• _WHAT YOU WILL DO_
All lines between the start of the listing below and the line containing "localparam logic [STATE_W-1:0] c_st_load_hi", inclusive, must be repeated exactly.
■ ■ ■ ■ ■
==> src/rtl/sd_ram_loader_pkg.sv <==
`default_nettype none
// ============================================================================
//  Module      : sd_ram_loader_pkg
//  Description : Shared widths, FSM state encodings and address-strobe phase
//                encodings for the SD-to-cartridge-SRAM loader.
//  Ports       : none (package)
//  Revision    : 1.0 - initial release
// ============================================================================
package sd_ram_loader_pkg;

    localparam int ADDR_W  = 15;
    localparam int LEN_W   = 16;

    // Loader FSM encodings
    localparam int STATE_W = 4;
    localparam logic [STATE_W-1:0] c_st_idle        = 4'd0;
    localparam logic [STATE_W-1:0] c_st_load_lo     = 4'd1;
    localparam logic [STATE_W-1:0] c_st_load_hi     = 4'd2;
    localparam logic [STATE_W-1:0] c_st_xfer        = 4'd3;
    localparam logic [STATE_W-1:0] c_st_wait_ack_hi = 4'd4;
    localparam logic [STATE_W-1:0] c_st_wait_ack_lo = 4'd5;
    localparam logic [STATE_W-1:0] c_st_push        = 4'd6;
    localparam logic [STATE_W-1:0] c_st_inc         = 4'd7;
    localparam logic [STATE_W-1:0] c_st_done        = 4'd8;

    typedef enum logic [STATE_W-1:0] {
        ST_IDLE        = c_st_idle,
        ST_LOAD_LO     = c_st_load_lo,
        ST_LOAD_HI     = c_st_load_hi,
        ST_XFER        = c_st_xfer,
        ST_WAIT_ACK_HI = c_st_wait_ack_hi,
        ST_WAIT_ACK_LO = c_st_wait_ack_lo,
        ST_PUSH        = c_st_push,
        ST_INC         = c_st_inc,
        ST_DONE        = c_st_done
    } state_t;

    // Address-strobe sequencer phase encodings
    localparam int PHASE_W = 2;
    localparam logic [PHASE_W-1:0] c_ph_idle  = 2'd0;
    localparam logic [PHASE_W-1:0] c_ph_setup = 2'd1;
    localparam logic [PHASE_W-1:0] c_ph_high  = 2'd2;
    localparam logic [PHASE_W-1:0] c_ph_hold  = 2'd3;

    typedef enum logic [PHASE_W-1:0] {
        PH_IDLE  = c_ph_idle,
        PH_SETUP = c_ph_setup,
        PH_HIGH  = c_ph_high,
        PH_HOLD  = c_ph_hold
    } phase_t;

    // The arbiter's high-address register is 7 bits wide; bit 7 is always 0.
    function automatic logic [7:0] addr_hi_byte(input logic [ADDR_W-1:0] a);
        return {1'b0, a[14:8]};
    endfunction

endpackage
`default_nettype wire

==> src/rtl/uc_addr_strobe.sv <==
`default_nettype none
// ============================================================================
//  Module      : uc_addr_strobe
//  Description : Generates one address-load/increment strobe toward the
//                cart/SRAM arbiter: SETUP, HIGH, HOLD phases, each
//                STROBE_CYCLES clocks. set_addr_* and uc_dout are latched at
//                start and held through all three phases; strobe_addr is
//                high only during HIGH.
//  Ports       : clk, rst            - clock, synchronous active-high reset
//                start               - begin a strobe (ignored while busy)
//                lo, hi, data        - select lines / byte to present
//                busy                - a strobe sequence is in progress
//                done                - one-cycle pulse after HOLD ends
//                strobe_addr         - strobe to arbiter
//                set_addr_lo/hi      - address-load selects
//                uc_dout             - byte presented during the strobe
//  Revision    : 1.0 - initial release
// ============================================================================
module uc_addr_strobe
    import sd_ram_loader_pkg::*;
#(
    parameter int STROBE_CYCLES = 2
) (
    input  logic       clk,
    input  logic       rst,
    input  logic       start,
    input  logic       lo,
    input  logic       hi,
    input  logic [7:0] data,
    output logic       busy,
    output logic       done,
    output logic       strobe_addr,
    output logic       set_addr_lo,
    output logic       set_addr_hi,
    output logic [7:0] uc_dout
);

    localparam int                 c_cnt_w    = (STROBE_CYCLES > 1) ? $clog2(STROBE_CYCLES) : 1;
    localparam logic [c_cnt_w-1:0] c_cnt_last = c_cnt_w'(STROBE_CYCLES - 1);

    phase_t             r_phase_q,  w_phase_d;
    logic [c_cnt_w-1:0] r_cnt_q,    w_cnt_d;
    logic               r_lo_q,     w_lo_d;
    logic               r_hi_q,     w_hi_d;
    logic [7:0]         r_dout_q,   w_dout_d;
    logic               r_done_q,   w_done_d;
    logic               r_strobe_q, w_strobe_d;

    always_comb begin
        w_phase_d = r_phase_q;
        w_cnt_d   = r_cnt_q;
        w_lo_d    = r_lo_q;
        w_hi_d    = r_hi_q;
        w_dout_d  = r_dout_q;
        w_done_d  = 1'b0;
        case (r_phase_q)
            PH_IDLE: begin
                if (start) begin
                    w_phase_d = PH_SETUP;
                    w_cnt_d   = c_cnt_last;
                    w_lo_d    = lo;
                    w_hi_d    = hi;
                    w_dout_d  = data;
                end
            end
            PH_SETUP, PH_HIGH: begin
                if (r_cnt_q == '0) begin
                    w_phase_d = (r_phase_q == PH_SETUP) ? PH_HIGH : PH_HOLD;
                    w_cnt_d   = c_cnt_last;
                end else begin
                    w_cnt_d   = r_cnt_q - 1'b1;
                end
            end
            PH_HOLD: begin
                if (r_cnt_q == '0) begin
                    w_phase_d = PH_IDLE;
                    w_lo_d    = 1'b0;
                    w_hi_d    = 1'b0;
                    w_done_d  = 1'b1;
                end else begin
                    w_cnt_d   = r_cnt_q - 1'b1;
                end
            end
            default: w_phase_d = PH_IDLE;
        endcase
        w_strobe_d = (w_phase_d == PH_HIGH);
    end

    always_ff @(posedge clk) begin
        if (rst) begin
            r_phase_q  <= PH_IDLE;
            r_cnt_q    <= '0;
            r_lo_q     <= 1'b0;
            r_hi_q     <= 1'b0;
            r_dout_q   <= 8'h00;
            r_done_q   <= 1'b0;
            r_strobe_q <= 1'b0;
        end else begin
            r_phase_q  <= w_phase_d;
            r_cnt_q    <= w_cnt_d;
            r_lo_q     <= w_lo_d;
            r_hi_q     <= w_hi_d;
            r_dout_q   <= w_dout_d;
            r_done_q   <= w_done_d;
            r_strobe_q <= w_strobe_d;
        end
    end

    assign busy        = (r_phase_q != PH_IDLE);
    assign done        = r_done_q;
    assign strobe_addr = r_strobe_q;
    assign set_addr_lo = r_lo_q;
    assign set_addr_hi = r_hi_q;
    assign uc_dout     = r_dout_q;

endmodule
`default_nettype wire

==> src/rtl/sd_ram_loader.sv <==
`default_nettype none
// ============================================================================
//  Module      : sd_ram_loader
//  Description : Bus master for the microcontroller port of the cart/SRAM
//                arbiter. Loads the SRAM address once per command, then moves
//                cmd_len bytes between the byte streams and SRAM using the
//                uc_write/uc_read/uc_ack four-phase handshake, stepping the
//                arbiter address with increment strobes.
//  Ports       : clk, rst                   - clock, sync active-high reset
//                cmd_*                      - command (valid/ready)
//                in_*                       - write stream into SRAM
//                out_*                      - read stream out of SRAM
//                busy, done, err            - status (err sticky on timeout)
//                uc_dout, uc_oe, uc_din     - arbiter data bus
//                uc_write, uc_read, uc_ack  - arbiter handshake
//                set_addr_lo/hi, strobe_addr- arbiter address load protocol
//  Revision    : 1.0 - initial release
// ============================================================================
module sd_ram_loader
    import sd_ram_loader_pkg::*;
#(
    parameter int STROBE_CYCLES = 2,
    parameter int ACK_TIMEOUT   = 1023
) (
    input  logic              clk,
    input  logic              rst,
    input  logic              cmd_valid,
    output logic              cmd_ready,
    input  logic              cmd_write,
    input  logic [ADDR_W-1:0] cmd_addr,
    input  logic [LEN_W-1:0]  cmd_len,
    input  logic [7:0]        in_data,
    input  logic              in_valid,
    output logic              in_ready,
    output logic [7:0]        out_data,
    output logic              out_valid,
    input  logic              out_ready,
    output logic              busy,
    output logic              done,
    output logic              err,
    output logic [7:0]        uc_dout,
    output logic              uc_oe,
    input  logic [7:0]        uc_din,
    output logic              uc_write,
    output logic              uc_read,
    input  logic              uc_ack,
    output logic              set_addr_lo,
    output logic              set_addr_hi,
    output logic              strobe_addr
);

    localparam int                c_to_w    = $clog2(ACK_TIMEOUT + 1);
    localparam logic [c_to_w-1:0] c_to_last = c_to_w'(ACK_TIMEOUT - 1);

    state_t            r_state_q,     w_state_d;
    logic              r_write_q,     w_write_d;
    logic [ADDR_W-1:0] r_addr_q,      w_addr_d;
    logic [LEN_W-1:0]  r_rem_q,       w_rem_d;
    logic [7:0]        r_wdata_q,     w_wdata_d;
    logic [7:0]        r_rdata_q,     w_rdata_d;
    logic              r_inc_wait_q,  w_inc_wait_d;
    logic [c_to_w-1:0] r_tcnt_q,      w_tcnt_d;
    logic              r_cmd_ready_q, w_cmd_ready_d;
    logic              r_in_ready_q,  w_in_ready_d;
    logic              r_out_valid_q, w_out_valid_d;
    logic              r_busy_q,      w_busy_d;
    logic              r_done_q,      w_done_d;
    logic              r_err_q,       w_err_d;
    logic              r_oe_q,        w_oe_d;
    logic              r_uc_write_q,  w_uc_write_d;
    logic              r_uc_read_q,   w_uc_read_d;
    logic              r_strb_start_q, w_strb_start_d;

    // uc_ack comes from another clock domain inside the arbiter.
    logic r_ack_meta_q, r_ack_sync_q;

    logic       w_strb_lo, w_strb_hi, w_strb_busy, w_strb_done;
    logic [7:0] w_strb_data, w_strb_dout;

    // Increment strobes (INC state) present lo=hi=0 and data 0.
    assign w_strb_lo   = (r_state_q == ST_LOAD_LO);
    assign w_strb_hi   = (r_state_q == ST_LOAD_HI);
    assign w_strb_data = w_strb_lo ? r_addr_q[7:0] :
                         w_strb_hi ? addr_hi_byte(r_addr_q) : 8'h00;

    uc_addr_strobe #(
        .STROBE_CYCLES (STROBE_CYCLES)
    ) u_strobe (
        .clk         (clk),
        .rst         (rst),
        .start       (r_strb_start_q),
        .lo          (w_strb_lo),
        .hi          (w_strb_hi),
        .data        (w_strb_data),
        .busy        (w_strb_busy),
        .done        (w_strb_done),
        .strobe_addr (strobe_addr),
        .set_addr_lo (set_addr_lo),
        .set_addr_hi (set_addr_hi),
        .uc_dout     (w_strb_dout)
    );

    always_comb begin
        w_state_d      = r_state_q;
        w_write_d      = r_write_q;
        w_addr_d       = r_addr_q;
        w_rem_d        = r_rem_q;
        w_wdata_d      = r_wdata_q;
        w_rdata_d      = r_rdata_q;
        w_inc_wait_d   = r_inc_wait_q;
        w_tcnt_d       = '0;
        w_cmd_ready_d  = r_cmd_ready_q;
        w_in_ready_d   = r_in_ready_q;
        w_out_valid_d  = r_out_valid_q;
        w_busy_d       = r_busy_q;
        w_done_d       = 1'b0;
        w_err_d        = r_err_q;
        w_oe_d         = r_oe_q;
        w_uc_write_d   = r_uc_write_q;
        w_uc_read_d    = r_uc_read_q;
        w_strb_start_d = 1'b0;

        case (r_state_q)
            ST_IDLE: begin
                if (cmd_valid) begin
                    w_write_d     = cmd_write;
                    w_addr_d      = cmd_addr;
                    w_rem_d       = cmd_len;
                    w_err_d       = 1'b0;
                    w_cmd_ready_d = 1'b0;
                    w_busy_d      = 1'b1;
                    if (cmd_len == '0) begin
                        w_state_d = ST_DONE;
                        w_done_d  = 1'b1;
                    end else begin
                        w_state_d      = ST_LOAD_LO;
                        w_oe_d         = 1'b1;
                        w_strb_start_d = 1'b1;
                    end
                end
            end
            ST_LOAD_LO: begin
                if (w_strb_done) begin
                    w_state_d      = ST_LOAD_HI;
                    w_strb_start_d = 1'b1;
                end
            end
            ST_LOAD_HI: begin
                if (w_strb_done) begin
                    w_state_d    = ST_XFER;
                    w_oe_d       = 1'b0;
                    w_in_ready_d = r_write_q;
                end
            end
            ST_XFER: begin
                if (r_write_q) begin
                    if (in_valid && r_in_ready_q) begin
                        w_wdata_d    = in_data;
                        w_oe_d       = 1'b1;
                        w_uc_write_d = 1'b1;
                        w_in_ready_d = 1'b0;
                        w_state_d    = ST_WAIT_ACK_HI;
                    end
                end else begin
                    w_oe_d      = 1'b0;
                    w_uc_read_d = 1'b1;
                    w_state_d   = ST_WAIT_ACK_HI;
                end
            end
            ST_WAIT_ACK_HI, ST_WAIT_ACK_LO: begin
                if ((r_state_q == ST_WAIT_ACK_HI) && r_ack_sync_q) begin
                    // The arbiter keeps uc_din valid while ack is high.
                    if (!r_write_q) begin
                        w_rdata_d = uc_din;
                    end
                    w_uc_write_d = 1'b0;
                    w_uc_read_d  = 1'b0;
                    w_state_d    = ST_WAIT_ACK_LO;
                end else if ((r_state_q == ST_WAIT_ACK_LO) && !r_ack_sync_q) begin
                    w_oe_d = 1'b0;
                    if (r_write_q) begin
                        w_state_d = ST_INC;
                    end else begin
                        w_out_valid_d = 1'b1;
                        w_state_d     = ST_PUSH;
                    end
                end else if (r_tcnt_q == c_to_last) begin
                    w_err_d      = 1'b1;
                    w_uc_write_d = 1'b0;
                    w_uc_read_d  = 1'b0;
                    w_oe_d       = 1'b0;
                    w_done_d     = 1'b1;
                    w_state_d    = ST_DONE;
                end else begin
                    w_tcnt_d = r_tcnt_q + 1'b1;
                end
            end
            ST_PUSH: begin
                if (out_ready) begin
                    w_out_valid_d = 1'b0;
                    w_state_d     = ST_INC;
                end
            end
            ST_INC: begin
                // First cycle decides; if bytes remain, wait for the
                // increment strobe to finish before the next transfer.
                if (!r_inc_wait_q) begin
                    w_rem_d = r_rem_q - 1'b1;
                    if (r_rem_q == LEN_W'(1)) begin
                        w_done_d  = 1'b1;
                        w_state_d = ST_DONE;
                    end else begin
                        w_strb_start_d = 1'b1;
                        w_inc_wait_d   = 1'b1;
                    end
                end else if (w_strb_done) begin
                    w_inc_wait_d = 1'b0;
                    w_in_ready_d = r_write_q;
                    w_state_d    = ST_XFER;
                end
            end
            ST_DONE: begin
                w_state_d     = ST_IDLE;
                w_cmd_ready_d = 1'b1;
                w_busy_d      = 1'b0;
            end
            default: w_state_d = ST_IDLE;
        endcase
    end

    always_ff @(posedge clk) begin
        if (rst) begin
            r_state_q      <= ST_IDLE;
            r_write_q      <= 1'b0;
            r_addr_q       <= '0;
            r_rem_q        <= '0;
            r_wdata_q      <= 8'h00;
            r_rdata_q      <= 8'h00;
            r_inc_wait_q   <= 1'b0;
            r_tcnt_q       <= '0;
            r_cmd_ready_q  <= 1'b1;
            r_in_ready_q   <= 1'b0;
            r_out_valid_q  <= 1'b0;
            r_busy_q       <= 1'b0;
            r_done_q       <= 1'b0;
            r_err_q        <= 1'b0;
            r_oe_q         <= 1'b0;
            r_uc_write_q   <= 1'b0;
            r_uc_read_q    <= 1'b0;
            r_strb_start_q <= 1'b0;
            r_ack_meta_q   <= 1'b0;
            r_ack_sync_q   <= 1'b0;
        end else begin
            r_state_q      <= w_state_d;
            r_write_q      <= w_write_d;
            r_addr_q       <= w_addr_d;
            r_rem_q        <= w_rem_d;
            r_wdata_q      <= w_wdata_d;
            r_rdata_q      <= w_rdata_d;
            r_inc_wait_q   <= w_inc_wait_d;
            r_tcnt_q       <= w_tcnt_d;
            r_cmd_ready_q  <= w_cmd_ready_d;
            r_in_ready_q   <= w_in_ready_d;
            r_out_valid_q  <= w_out_valid_d;
            r_busy_q       <= w_busy_d;
            r_done_q       <= w_done_d;
            r_err_q        <= w_err_d;
            r_oe_q         <= w_oe_d;
            r_uc_write_q   <= w_uc_write_d;
            r_uc_read_q    <= w_uc_read_d;
            r_strb_start_q <= w_strb_start_d;
            r_ack_meta_q   <= uc_ack;
            r_ack_sync_q   <= r_ack_meta_q;
        end
    end

    assign cmd_ready = r_cmd_ready_q;
    assign in_ready  = r_in_ready_q;
    assign out_data  = r_rdata_q;
    assign out_valid = r_out_valid_q;
    assign busy      = r_busy_q;
    assign done      = r_done_q;
    assign err       = r_err_q;
    assign uc_oe     = r_oe_q;
    assign uc_write  = r_uc_write_q;
    assign uc_read   = r_uc_read_q;
    // Strobe byte while a strobe runs, otherwise the latched write byte.
    assign uc_dout   = w_strb_busy ? w_strb_dout : r_wdata_q;

endmodule
`default_nettype wire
■ ■ ■ ■ ■
• _ANSWER BOX_
==> src/rtl/sd_ram_loader_pkg.sv <==
`default_nettype none
// ============================================================================
//  Module      : sd_ram_loader_pkg
//  Description : Shared widths, FSM state encodings and address-strobe phase
//                encodings for the SD-to-cartridge-SRAM loader.
//  Ports       : none (package)
//  Revision    : 1.0 - initial release
// ============================================================================
package sd_ram_loader_pkg;

    localparam int ADDR_W  = 15;
    localparam int LEN_W   = 16;

    // Loader FSM encodings
    localparam int STATE_W = 4;
    localparam logic [STATE_W-1:0] c_st_idle        = 4'd0;
    localparam logic [STATE_W-1:0] c_st_load_lo     = 4'd1;
    localparam logic [STATE_W-1:0] c_st_load_hi     = 4'd2;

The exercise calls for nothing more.